━━━ Supplied data ━━━

**src/rtl/xo_decode_pkg.sv**
```systemverilog
// Shared types and opcode constants for the XO-form decode stage.
package xo_decode_pkg;

    localparam int unsigned XO_REG_W = 5;
    localparam int unsigned XO_XOP_W = 9;
    localparam int unsigned OPC_XO   = 31;

    typedef enum logic [1:0] {
        UNIT_ALU = 2'd0,
        UNIT_MUL = 2'd1,
        UNIT_DIV = 2'd2
    } unit_t;

    localparam logic [XO_XOP_W-1:0] XOP_ADD    = 9'd266;
    localparam logic [XO_XOP_W-1:0] XOP_SUBF   = 9'd40;
    localparam logic [XO_XOP_W-1:0] XOP_ADDC   = 9'd10;
    localparam logic [XO_XOP_W-1:0] XOP_SUBFC  = 9'd8;
    localparam logic [XO_XOP_W-1:0] XOP_ADDE   = 9'd138;
    localparam logic [XO_XOP_W-1:0] XOP_SUBFE  = 9'd136;
    localparam logic [XO_XOP_W-1:0] XOP_ADDME  = 9'd234;
    localparam logic [XO_XOP_W-1:0] XOP_SUBFME = 9'd232;
    localparam logic [XO_XOP_W-1:0] XOP_SUBFZE = 9'd200;
    localparam logic [XO_XOP_W-1:0] XOP_ADDZE  = 9'd202;
    localparam logic [XO_XOP_W-1:0] XOP_NEG    = 9'd104;
    localparam logic [XO_XOP_W-1:0] XOP_ADDG6S = 9'd74;

    localparam logic [XO_XOP_W-1:0] XOP_MULLW  = 9'd235;
    localparam logic [XO_XOP_W-1:0] XOP_MULHW  = 9'd75;
    localparam logic [XO_XOP_W-1:0] XOP_MULHWU = 9'd11;
    localparam logic [XO_XOP_W-1:0] XOP_MULLD  = 9'd233;
    localparam logic [XO_XOP_W-1:0] XOP_MULHD  = 9'd73;
    localparam logic [XO_XOP_W-1:0] XOP_MULHDU = 9'd9;

    localparam logic [XO_XOP_W-1:0] XOP_DIVW   = 9'd491;
    localparam logic [XO_XOP_W-1:0] XOP_DIVWU  = 9'd459;
    localparam logic [XO_XOP_W-1:0] XOP_DIVWE  = 9'd427;
    localparam logic [XO_XOP_W-1:0] XOP_DIVWEU = 9'd395;
    localparam logic [XO_XOP_W-1:0] XOP_DIVD   = 9'd489;
    localparam logic [XO_XOP_W-1:0] XOP_DIVDU  = 9'd457;
    localparam logic [XO_XOP_W-1:0] XOP_DIVDE  = 9'd425;
    localparam logic [XO_XOP_W-1:0] XOP_DIVDEU = 9'd393;

    typedef struct packed {
        logic [XO_REG_W-1:0] rt;
        logic [XO_REG_W-1:0] ra;
        logic [XO_REG_W-1:0] rb;
        logic [XO_XOP_W-1:0] xop;
        logic                oe;
        logic                rc;
        unit_t               unit;
        logic                illegal;
    } xo_entry_t;

endpackage

```
**src/rtl/xo_decode_stage_if.sv**
```systemverilog
// Instruction-in / decoded-entry-out handshake bundle for xo_decode_stage.
interface xo_decode_stage_if #(
    parameter int unsigned INSTR_WIDTH = 32,
    parameter int unsigned REG_WIDTH   = 5,
    parameter int unsigned XOP_WIDTH   = 9
);
    logic                   valid_i;
    logic [INSTR_WIDTH-1:0] instruction_i;
    logic                   ready_o;
    logic                   valid_o;
    logic                   ready_i;
    logic [REG_WIDTH-1:0]   rt_o;
    logic [REG_WIDTH-1:0]   ra_o;
    logic [REG_WIDTH-1:0]   rb_o;
    logic [XOP_WIDTH-1:0]   xop_o;
    logic                   oe_o;
    logic                   rc_o;
    logic [1:0]             unit_o;
    logic                   illegal_o;

    modport slave (
        input  valid_i, instruction_i, ready_i,
        output ready_o, valid_o, rt_o, ra_o, rb_o, xop_o, oe_o, rc_o, unit_o, illegal_o
    );

    modport master (
        output valid_i, instruction_i, ready_i,
        input  ready_o, valid_o, rt_o, ra_o, rb_o, xop_o, oe_o, rc_o, unit_o, illegal_o
    );
endinterface

```
**src/rtl/xo_xop_classify.sv**
```systemverilog
// Maps an opcode-31 extended opcode to its execution unit and legality.
module xo_xop_classify
    import xo_decode_pkg::*;
#(
    parameter bit SUPPORT_64 = 1'b1
) (
    input  logic [XO_XOP_W-1:0] xop_i,
    output unit_t               unit_o,
    output logic                legal_o
);
    logic dword;

    always_comb begin
        unit_o  = UNIT_ALU;
        legal_o = 1'b0;
        dword   = 1'b0;
        case (xop_i)
            XOP_ADD, XOP_SUBF, XOP_ADDC, XOP_SUBFC, XOP_ADDE, XOP_SUBFE,
            XOP_ADDME, XOP_SUBFME, XOP_SUBFZE, XOP_ADDZE, XOP_NEG, XOP_ADDG6S: begin
                legal_o = 1'b1;
            end
            XOP_MULLW, XOP_MULHW, XOP_MULHWU: begin
                unit_o  = UNIT_MUL;
                legal_o = 1'b1;
            end
            XOP_MULLD, XOP_MULHD, XOP_MULHDU: begin
                unit_o  = UNIT_MUL;
                legal_o = 1'b1;
                dword   = 1'b1;
            end
            XOP_DIVW, XOP_DIVWU, XOP_DIVWE, XOP_DIVWEU: begin
                unit_o  = UNIT_DIV;
                legal_o = 1'b1;
            end
            XOP_DIVD, XOP_DIVDU, XOP_DIVDE, XOP_DIVDEU: begin
                unit_o  = UNIT_DIV;
                legal_o = 1'b1;
                dword   = 1'b1;
            end
            default: ;
        endcase
        // Illegal ops are always reported against the ALU.
        if (dword && !SUPPORT_64) begin
            unit_o  = UNIT_ALU;
            legal_o = 1'b0;
        end
    end
endmodule

```
**src/rtl/xo_decode_stage.sv**
```systemverilog
// XO-form decode stage: opcode-31 field extraction and unit classification,
// followed by a 2-entry skid buffer so downstream backpressure never drops work.
module xo_decode_stage
    import xo_decode_pkg::*;
#(
    parameter int unsigned OPCODE_WIDTH = 6,
    parameter int unsigned XOP_WIDTH    = 9,
    parameter int unsigned REG_WIDTH    = 5,
    parameter int unsigned INSTR_WIDTH  = 32,
    parameter bit          SUPPORT_64   = 1'b1,
    parameter bit          EMIT_ILLEGAL = 1'b1
) (
    input  logic             clock_i,
    input  logic             reset_n_i,
    input  logic             flush_i,
    xo_decode_stage_if.slave bus
);
    localparam logic [1:0] ST_EMPTY = 2'b00;
    localparam logic [1:0] ST_ONE   = 2'b10;
    localparam logic [1:0] ST_FULL  = 2'b11;

    // Power numbering: bit 0 is the MSB of the instruction word.
    localparam int unsigned MSB    = INSTR_WIDTH - 1;
    localparam int unsigned RT_MSB = MSB - OPCODE_WIDTH;
    localparam int unsigned RA_MSB = RT_MSB - REG_WIDTH;
    localparam int unsigned RB_MSB = RA_MSB - REG_WIDTH;
    localparam int unsigned OE_BIT = RB_MSB - REG_WIDTH;

    logic [OPCODE_WIDTH-1:0] opcode;
    logic [XOP_WIDTH-1:0]    xop;
    unit_t                   cls_unit;
    logic                    cls_legal;
    logic                    is_xo;
    logic                    enq;
    logic                    pop;
    xo_entry_t               new_entry;

    logic      head_v_q, head_v_d;
    logic      skid_v_q, skid_v_d;
    logic      ready_q, ready_d;
    xo_entry_t head_q, head_d;
    xo_entry_t skid_q, skid_d;

    assign opcode = bus.instruction_i[MSB -: OPCODE_WIDTH];
    assign xop    = bus.instruction_i[XOP_WIDTH:1];
    assign is_xo  = (opcode == OPCODE_WIDTH'(OPC_XO));

    xo_xop_classify #(
        .SUPPORT_64(SUPPORT_64)
    ) u_classify (
        .xop_i  (xop),
        .unit_o (cls_unit),
        .legal_o(cls_legal)
    );

    always_comb begin
        new_entry.rt      = bus.instruction_i[RT_MSB -: REG_WIDTH];
        new_entry.ra      = bus.instruction_i[RA_MSB -: REG_WIDTH];
        new_entry.rb      = bus.instruction_i[RB_MSB -: REG_WIDTH];
        new_entry.xop     = xop;
        new_entry.oe      = bus.instruction_i[OE_BIT];
        new_entry.rc      = bus.instruction_i[0];
        new_entry.unit    = cls_unit;
        new_entry.illegal = !cls_legal;
    end

    assign enq = bus.valid_i & ready_q & is_xo & (cls_legal | EMIT_ILLEGAL);
    assign pop = head_v_q & bus.ready_i;

    always_comb begin
        head_d   = head_q;
        skid_d   = skid_q;
        head_v_d = head_v_q;
        skid_v_d = skid_v_q;
        case ({head_v_q, skid_v_q})
            ST_EMPTY: begin
                if (enq) begin
                    head_d   = new_entry;
                    head_v_d = 1'b1;
                end
            end
            ST_ONE: begin
                if (enq && pop) begin
                    head_d = new_entry;
                end else if (enq) begin
                    skid_d   = new_entry;
                    skid_v_d = 1'b1;
                end else if (pop) begin
                    head_v_d = 1'b0;
                end
            end
            ST_FULL: begin
                if (pop) begin
                    head_d   = skid_q;
                    skid_v_d = 1'b0;
                end
            end
            default: begin
                head_v_d = 1'b0;
                skid_v_d = 1'b0;
            end
        endcase
        if (flush_i) begin
            head_v_d = 1'b0;
            skid_v_d = 1'b0;
        end
        ready_d = !skid_v_d;
    end

    always_ff @(posedge clock_i) begin
        if (!reset_n_i) begin
            head_v_q <= 1'b0;
            skid_v_q <= 1'b0;
            ready_q  <= 1'b0;
        end else begin
            head_v_q <= head_v_d;
            skid_v_q <= skid_v_d;
            ready_q  <= ready_d;
        end
    end

    always_ff @(posedge clock_i) begin
        head_q <= head_d;
        skid_q <= skid_d;
    end

    assign bus.ready_o   = ready_q;
    assign bus.valid_o   = head_v_q;
    assign bus.rt_o      = head_q.rt;
    assign bus.ra_o      = head_q.ra;
    assign bus.rb_o      = head_q.rb;
    assign bus.xop_o     = head_q.xop;
    assign bus.oe_o      = head_q.oe;
    assign bus.rc_o      = head_q.rc;
    assign bus.unit_o    = head_q.unit;
    assign bus.illegal_o = head_q.illegal;
endmodule

```
**src/flat_wrapper.sv**
```systemverilog
// flat-port wrapper written by rule: the top's interface ports become plain ports
module xo_decode_stage_flat import xo_decode_pkg::*;
#(
    parameter int unsigned OPCODE_WIDTH = 6,
    parameter int unsigned XOP_WIDTH    = 9,
    parameter int unsigned REG_WIDTH    = 5,
    parameter int unsigned INSTR_WIDTH  = 32,
    parameter bit          SUPPORT_64   = 1'b1,
    parameter bit          EMIT_ILLEGAL = 1'b1
)
  (clock_i, reset_n_i, flush_i, bus_valid_i, bus_instruction_i, bus_ready_i, bus_ready_o, bus_valid_o, bus_rt_o, bus_ra_o, bus_rb_o, bus_xop_o, bus_oe_o, bus_rc_o, bus_unit_o, bus_illegal_o);
  xo_decode_stage_if #(.INSTR_WIDTH(INSTR_WIDTH), .REG_WIDTH(REG_WIDTH), .XOP_WIDTH(XOP_WIDTH)) bus_i ();
  input  logic clock_i;
  input  logic reset_n_i;
  input  logic flush_i;
  input wire logic [$bits(bus_i.valid_i)-1:0] bus_valid_i;
  input wire logic [$bits(bus_i.instruction_i)-1:0] bus_instruction_i;
  input wire logic [$bits(bus_i.ready_i)-1:0] bus_ready_i;
  output wire logic [$bits(bus_i.ready_o)-1:0] bus_ready_o;
  output wire logic [$bits(bus_i.valid_o)-1:0] bus_valid_o;
  output wire logic [$bits(bus_i.rt_o)-1:0] bus_rt_o;
  output wire logic [$bits(bus_i.ra_o)-1:0] bus_ra_o;
  output wire logic [$bits(bus_i.rb_o)-1:0] bus_rb_o;
  output wire logic [$bits(bus_i.xop_o)-1:0] bus_xop_o;
  output wire logic [$bits(bus_i.oe_o)-1:0] bus_oe_o;
  output wire logic [$bits(bus_i.rc_o)-1:0] bus_rc_o;
  output wire logic [$bits(bus_i.unit_o)-1:0] bus_unit_o;
  output wire logic [$bits(bus_i.illegal_o)-1:0] bus_illegal_o;
  assign bus_i.valid_i = bus_valid_i;
  assign bus_i.instruction_i = bus_instruction_i;
  assign bus_i.ready_i = bus_ready_i;
  assign bus_ready_o = bus_i.ready_o;
  assign bus_valid_o = bus_i.valid_o;
  assign bus_rt_o = bus_i.rt_o;
  assign bus_ra_o = bus_i.ra_o;
  assign bus_rb_o = bus_i.rb_o;
  assign bus_xop_o = bus_i.xop_o;
  assign bus_oe_o = bus_i.oe_o;
  assign bus_rc_o = bus_i.rc_o;
  assign bus_unit_o = bus_i.unit_o;
  assign bus_illegal_o = bus_i.illegal_o;
  xo_decode_stage #(.OPCODE_WIDTH(OPCODE_WIDTH), .XOP_WIDTH(XOP_WIDTH), .REG_WIDTH(REG_WIDTH), .INSTR_WIDTH(INSTR_WIDTH), .SUPPORT_64(SUPPORT_64), .EMIT_ILLEGAL(EMIT_ILLEGAL)) u_core (.clock_i(clock_i), .reset_n_i(reset_n_i), .flush_i(flush_i), .bus(bus_i));
endmodule
```
**config.mk**
```make
export PLATFORM = sky130hd
export DESIGN_NAME = xo_decode_stage_flat
export DESIGN_NICKNAME = d
export VERILOG_FILES = /design/src/rtl/xo_decode_pkg.sv /design/src/rtl/xo_decode_stage_if.sv /design/src/rtl/xo_xop_classify.sv /design/src/rtl/xo_decode_stage.sv /design/src/flat_wrapper.sv
export SDC_FILE = /design/constraint.sdc
export NUM_CORES = 1
export LEC_CHECK = 0
export CORE_MARGIN = 3
export CORE_UTILIZATION = 45
export DETAILED_ROUTE_END_ITERATION = 10
export GPL_TIMING_DRIVEN = 0
export PLACE_DENSITY = 0.76
export SLEW_MARGIN = 40
export SYNTH_ARGS = -nofsm -noshare
export SYNTH_HDL_FRONTEND = slang
export SYNTH_SLANG_ARGS = --single-unit
```
**constraint.sdc**
```tcl
create_clock -name clock_i -period 3.1 [get_ports clock_i]
set_input_delay 0.31 -clock clock_i [delete_from_list [all_inputs] [get_ports clock_i]]
set_output_delay 0.31 -clock clock_i [all_outputs]
set_load 0.01 [all_outputs]
```
==> flow_summary.ini, run 1 <==
[run_status]
outcome = finished clean

[timing]
worstMarginPinSlew_ns = 0.609
finalMaxSlewViolations = 0
final.setup_skew_ns = 0.00498
timing.final.crit_period_ns = 2.33
hold_violations = 0
grt_setup_unrepaired = no
fin_crit_sh_pct = 75.2
slew_headroom_pct = 59.3
setup_violations = 0
fmax_ghz = 0.429

[clock_network]
worstSkewPairLatency_ns = 0.32
cts_setup_buffers = 0
clock_sinks = 61
ctsHtreeMaxLevel = 3
clock-root-buffer = clkbuf_8
cts-hold-fix-buffers = 0
cts_tree = built
clockBufferDepth = 2
cts_buffers = 9
cts.reportedPaths.clkPinSlew_ns = 0.06
cts.repair.resized = 0

[global_route]
met1_usage_pct = 21.1
gr-total-overflow = 0
grtUsageTotal_pct = 16.9
grt_max_degree = 17
top_usage_layer = met2
grt_use_met2_pct = 26.5
grt_pass1_wl_mm = 7.80
grt_pass1_vias = 1610
antenna_found_initial = 0
globalRouteMet3Util_pct = 4.88

[logic_synthesis]
synth_enable_flop_cells = 58
yosysTopAreaCell = edfxtp_1
synthTopCellsByArea = edfxtp_1, nand2_1, dfxtp_1, buf_2, buf_6
netlist.area_leader.share_pct = 72.3
seq_area_frac_synth_pct = 74.8
ys_ff_latch = 61
synth_ff_type = edfxtp_1
synth_fp_nets = 224
netlist_area_sq_um = 2410
synthDistinctLibCells = 28
yosysMostFrequentCell = nand2_1
synthCells = 187
ys_warn_count = 0
async_flop_share_pct = 0
postSynthAreaPerCell_sq_um = 12.9
synthTopCellsByCount = nand2_1, edfxtp_1, nor2_1

[worst_setup_path]
crit_slowest_cell = nor3b_4
cp-start-kind = primary input
cp-end-kind = flop
cp_top_family = simple AND/OR/NAND/NOR gates
crit_buf_inv = 3
worstSetupStartpoint = bus_instruction_i[31]
crit_type = in -> reg
r2r-start = u_core.bus.ready_o
cp.required_ns = 3.13
worstPathMaxFanout = 11
arrival_ns = 2.36
slowest_delay_ns = 0.50
path_cells = clkdlybuf4s50_1, nand4b_1, or3_1, nor3b_4, buf_4, buf_6

[final_layout]
synthToLayoutAreaGrowth_pct = 43.7
drive_above_1_share_pct = 11.4
diodes = 0
final_cell_area_sq_um = 3460
final_cell_count_no_fill = 343
final_nets = 305
nFillCells = 414

[floorplanning]
die_w_um = 79.2
start_util_pct = 46.9
die_y_um = 79.2
rows = 26
io_pins = 68
coreArea_sq_um = 5140
die_area_sq_um = 6270

[placed_design]
place.gp.congestion = 0.756
placed_area_sq_um = 3230
placed_cells = 327
dp_hpwl_mm = 3.41
portBuffers = 67

[power]
power_frac_comb_pct = 4.9
switching_share_pct = 17.7
p_clk_share_pct = 45.3
internal_power_mw = 1.49
vdd_drop_max_mv = 0.411
p_leak_nw = 1.30
p_switching_uw = 319
powerDensity_nw_per_um2 = 522
seqPwrFrac_pct = 49.9

[worst_hold_path]
hp-class = reg -> reg
hp-start = u_core.skid_q[5]

[routing]
post_drt_wl_per_cell_um = 14.0
drc = 0
viasPerCell = 4.78
drtIter0Drc = 131
dr.pass1.iters = 4
drt_wl_total_mm = 4.79
ant_nets = 0
route.vias.total = 1639

[job]
drv_cap = 0
==> stage by stage <==
step	setup TNS, ns	power [mW]	hold WS [ns]	setup WS [ns]	util, %
2_1_floorplan	0	0.945	0.409	0.309	-
3_3_place_gp	-37.93	1.00	0.487	-0.884	61.6
3_5_place_dp	0	1.01	0.493	0.408	62.9
4_1_cts	0	1.82	0.509	0.756	67.3
5_1_grt	0	1.87	0.531	0.614	67.3
6_report	0	1.81	0.509	0.767	67.3
==> tightest hold or removal path: stages, from the launching register on <==
cell and delay [ns]:
edfxtp_1 0.32, nand2_1 0.04, nand2_1 0.04
==> power groups by stage <==
| stage | Sequential [mW] | Combinational [mW] | Clock, mW |
|---|---|---|---|
| after floorplan | 0.920 | 0.0257 | 0 |
| after global placement | 0.919 | 0.0849 | 0 |
| after detailed placement | 0.919 | 0.0880 | 0 |
| after CTS | 0.901 | 0.0885 | 0.830 |
| after global routing | 0.901 | 0.0978 | 0.873 |
| final | 0.901 | 0.0877 | 0.817 |
==> cell families (layout without fill, tap and decap cells) <==
kind of cell,Yosys count,after routing,synth area share [%]
mux,2,2,0.935
simple gates,103,103,18.4
buf+inv,8,94,2.13
flops,61,61,74.8
compound gates,13,13,3.69
==> placed cells by master, fill, tap and decap left out, types with 2 or more instances in the layout <==
cell / n
a21oi_1: 2
buf_2: 5
buf_6: 3
bufinv_16: 3
clkbuf_1: 2
clkbuf_8: 9
clkdlybuf4s50_1: 67
dfxtp_1: 3
edfxtp_1: 58
mux2_2: 2
nand2_1: 81
nand2b_1: 2
nor2_1: 6
nor2b_1: 3
nor3b_1: 2
o21ai_0: 4
==> metal layers <==
layer	vias up	wire [um]	part of all wire, %
met3	9	300	6.3
met4	0	93	1.9
met2	51	2290	48
li1	820	-	-
met5	-	0	0
met1	759	2100	44
==> worst paths after layout <==
check | to | slack [ns] | depth (start not counted)
worst max-delay path | u_core.skid_q[22] | 0.77 | 6
worst min-delay path | u_core.bus.xop_o[0] | 0.51 | 2
worst max register to register | u_core.skid_q[22] | 0.96 | 5
worst min register to register | u_core.bus.xop_o[0] | 0.51 | 2
==> final cells by class <==
cell class                      instances  area (sq um)  area share (%)
Buffer                                  7          47.5            1.37
Clock inverter                          5          98.8            2.86
Inverter                                1          3.75           0.108
Multi-Input combinational cell        118           573            16.6
Clock buffer                           11           131            3.80
Sequential cell                        61          1800            52.1
Timing Repair Buffer                   70           717            20.7
Tap cell                               70          87.6            2.53
==> sequential cells by signal, indices dropped and copies added (netlist names), 2 cells and up <==
| register | cells |
|---|---|
| u_core.bus.xop_o | 9 |
| u_core.bus.rt_o | 5 |
| u_core.skid_q | 29 |
| u_core.bus.unit_o | 2 |
| u_core.bus.rb_o | 5 |
| u_core.bus.ra_o | 5 |
(Power assumes the default switching activity.)
==> run 2: changes to the inputs <==
==> constraint.sdc (replaced) <==
create_clock -name clock_i -period 2.44 [get_ports clock_i]
set_input_delay 0.244 -clock clock_i [delete_from_list [all_inputs] [get_ports clock_i]]
set_output_delay 0.244 -clock clock_i [all_outputs]
set_load 0.01 [all_outputs]
==> run 2 against run 1 <==
Compared with the run above:
- total power up 13%
- combinational power up 28%
- largest cell class unchanged
- setup slack worse by 0.64 ns
- die area unchanged
- via count down 0.49%
- worst hold slack worse by 0.015 ns
- clock skew down 0.0011 ns
- final area down 2.1%
- sequential share of layout area up 1.1 points
==> flow_summary.ini, run 2 (synthesis results as in run 1) <==
[timing]
grt_setup_unrepaired = no
final.setup_skew_ns = 0.00386
hold_violations = 0
worst_hold_slack_ns = 0.494
timing.final.crit_period_ns = 2.31
fin_crit_sh_pct = 94.8
fmax_ghz = 0.433
worstMarginPinSlew_ns = 0.620
finalSetupTns_ns = 0
fin_ws_ns = 0.128
setup_violations = 0
slew_headroom_pct = 58.6
finalMaxSlewViolations = 0

[power]
switching_share_pct = 18.6
internal_power_mw = 1.67
p_switching_uw = 381
seqPwrFrac_pct = 56.0
p_clk_share_pct = 38.6
power_frac_comb_pct = 5.4
vdd_drop_max_mv = 0.328
powerDensity_nw_per_um2 = 604
total_power_mw = 2.05
p_leak_nw = 1.26

[final_layout]
nFillCells = 426
synthToLayoutAreaGrowth_pct = 40.6
final_nets = 305
layout_commonest_cell = nand2_1
drive_above_1_share_pct = 10.3
largest_register = u_core.skid_q
largest_reg_flops = 29
diodes = 0
final_cell_mix = nand2_1, clkdlybuf4s50_1, edfxtp_1, clkbuf_8, nor2_1
final_cell_area_sq_um = 3390

[global_route]
gr-total-overflow = 0
grt_pass1_wl_mm = 7.69
grtUsageTotal_pct = 16.4
grt_pass1_vias = 1579
grt_max_degree = 18
antenna_found_initial = 0

[routing]
drt_wl_total_mm = 4.63
post_drt_wl_per_cell_um = 13.6
route.vias.total = 1631
ant_nets = 0
drtIter0Drc = 112
drc = 0
viasPerCell = 4.78
dr.pass1.iters = 4

[clock_network]
clock_sinks = 61
cts.reportedPaths.clkPinSlew_ns = 0.06
cts.repair.resized = 0
cts-hold-fix-buffers = 0
cts_tree = built
cts_setup_buffers = 0
clockBufferDepth = 2
cts_buffers = 9
worstSkewPairLatency_ns = 0.32
ctsHtreeMaxLevel = 3
clock-root-buffer = clkbuf_8

[floorplanning]
io_pins = 68
start_util_pct = 46.9
die_area_sq_um = 6270
die_w_um = 79.2
coreArea_sq_um = 5140
die_y_um = 79.2
rows = 26

[placed_design]
place.gp.congestion = 0.755
dp_slack_ns = -0.240
portBuffers = 67
placed_area_sq_um = 3220
dp_hpwl_mm = 3.23

[run_status]
outcome = finished clean

[worst_setup_path]
cp-start-kind = primary input
worstPathMaxFanout = 12
arrival_ns = 2.33
slowest_delay_ns = 0.58
cp.required_ns = 2.46
path_cells = clkdlybuf4s50_1, nand4b_1, or3_1, nor3b_4, buf_6, buf_4
crit_type = in -> reg
cp-end-kind = flop
crit_slowest_cell = nor3b_4

[job]
drv_cap = 0

[worst_hold_path]
hp-class = in -> reg
[run 2: path summary, 6_finish.rpt]
| kind | from | slack [ns] | end | cells past startpoint |
|---|---|---|---|---|
| setup / recovery | bus_instruction_i[29] | 0.13 | u_core.skid_q[27] | 6 |
| hold / removal | reset_n_i | 0.49 | u_core.bus.ready_o | 2 |
| setup reg to reg | u_core.bus.ready_o | 0.25 | u_core.skid_q[27] | 5 |
| hold reg to reg | u_core.skid_q[26] | 0.51 | u_core.bus.rt_o[2] | 2 |
[run 2: through the flow]
| stage | util (%) | std cells |
|---|---|---|
| 2_1_floorplan | - | 187 |
| 3_3_place_gp | 61.7 | 324 |
| 3_5_place_dp | 62.6 | 327 |
| 4_1_cts | 65.9 | 341 |
| 5_1_grt | 65.9 | 341 |
| 6_report | 65.9 | 341 |
[run 2: metal layers]
metal	GRT usage, %	wire length (um)	part of all wire (%)
met3	4.65	279	6.0
met1	20.9	2030	44
met4	8.76	99	2.1
met5	0	0	0
met2	25.4	2220	48
[run 2: cell type report]
class / count / area [sq um] / area share (%)
buffer: 7 / 47.5 / 1.40
clock inverter: 4 / 41.3 / 1.22
tap: 70 / 87.6 / 2.59
inverter: 1 / 3.75 / 0.111
clock buffer: 10 / 128 / 3.77
timing repair buffer: 70 / 704 / 20.8
multi-input combinational: 118 / 573 / 16.9
sequential: 61 / 1800 / 53.2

━━━

_Description of the task_. Each line above with the word "after" needs to be copied.

_Answer space_.
| after floorplan | 0.920 | 0.0257 | 0 |
| after global placement | 0.919 | 0.0849 | 0 |
| after detailed placement | 0.919 | 0.0880 | 0 |
| after CTS | 0.901 | 0.0885 | 0.830 |
| after global routing | 0.901 | 0.0978 | 0.873 |
kind of cell,Yosys count,after routing,synth area share [%]
==> worst paths after layout <==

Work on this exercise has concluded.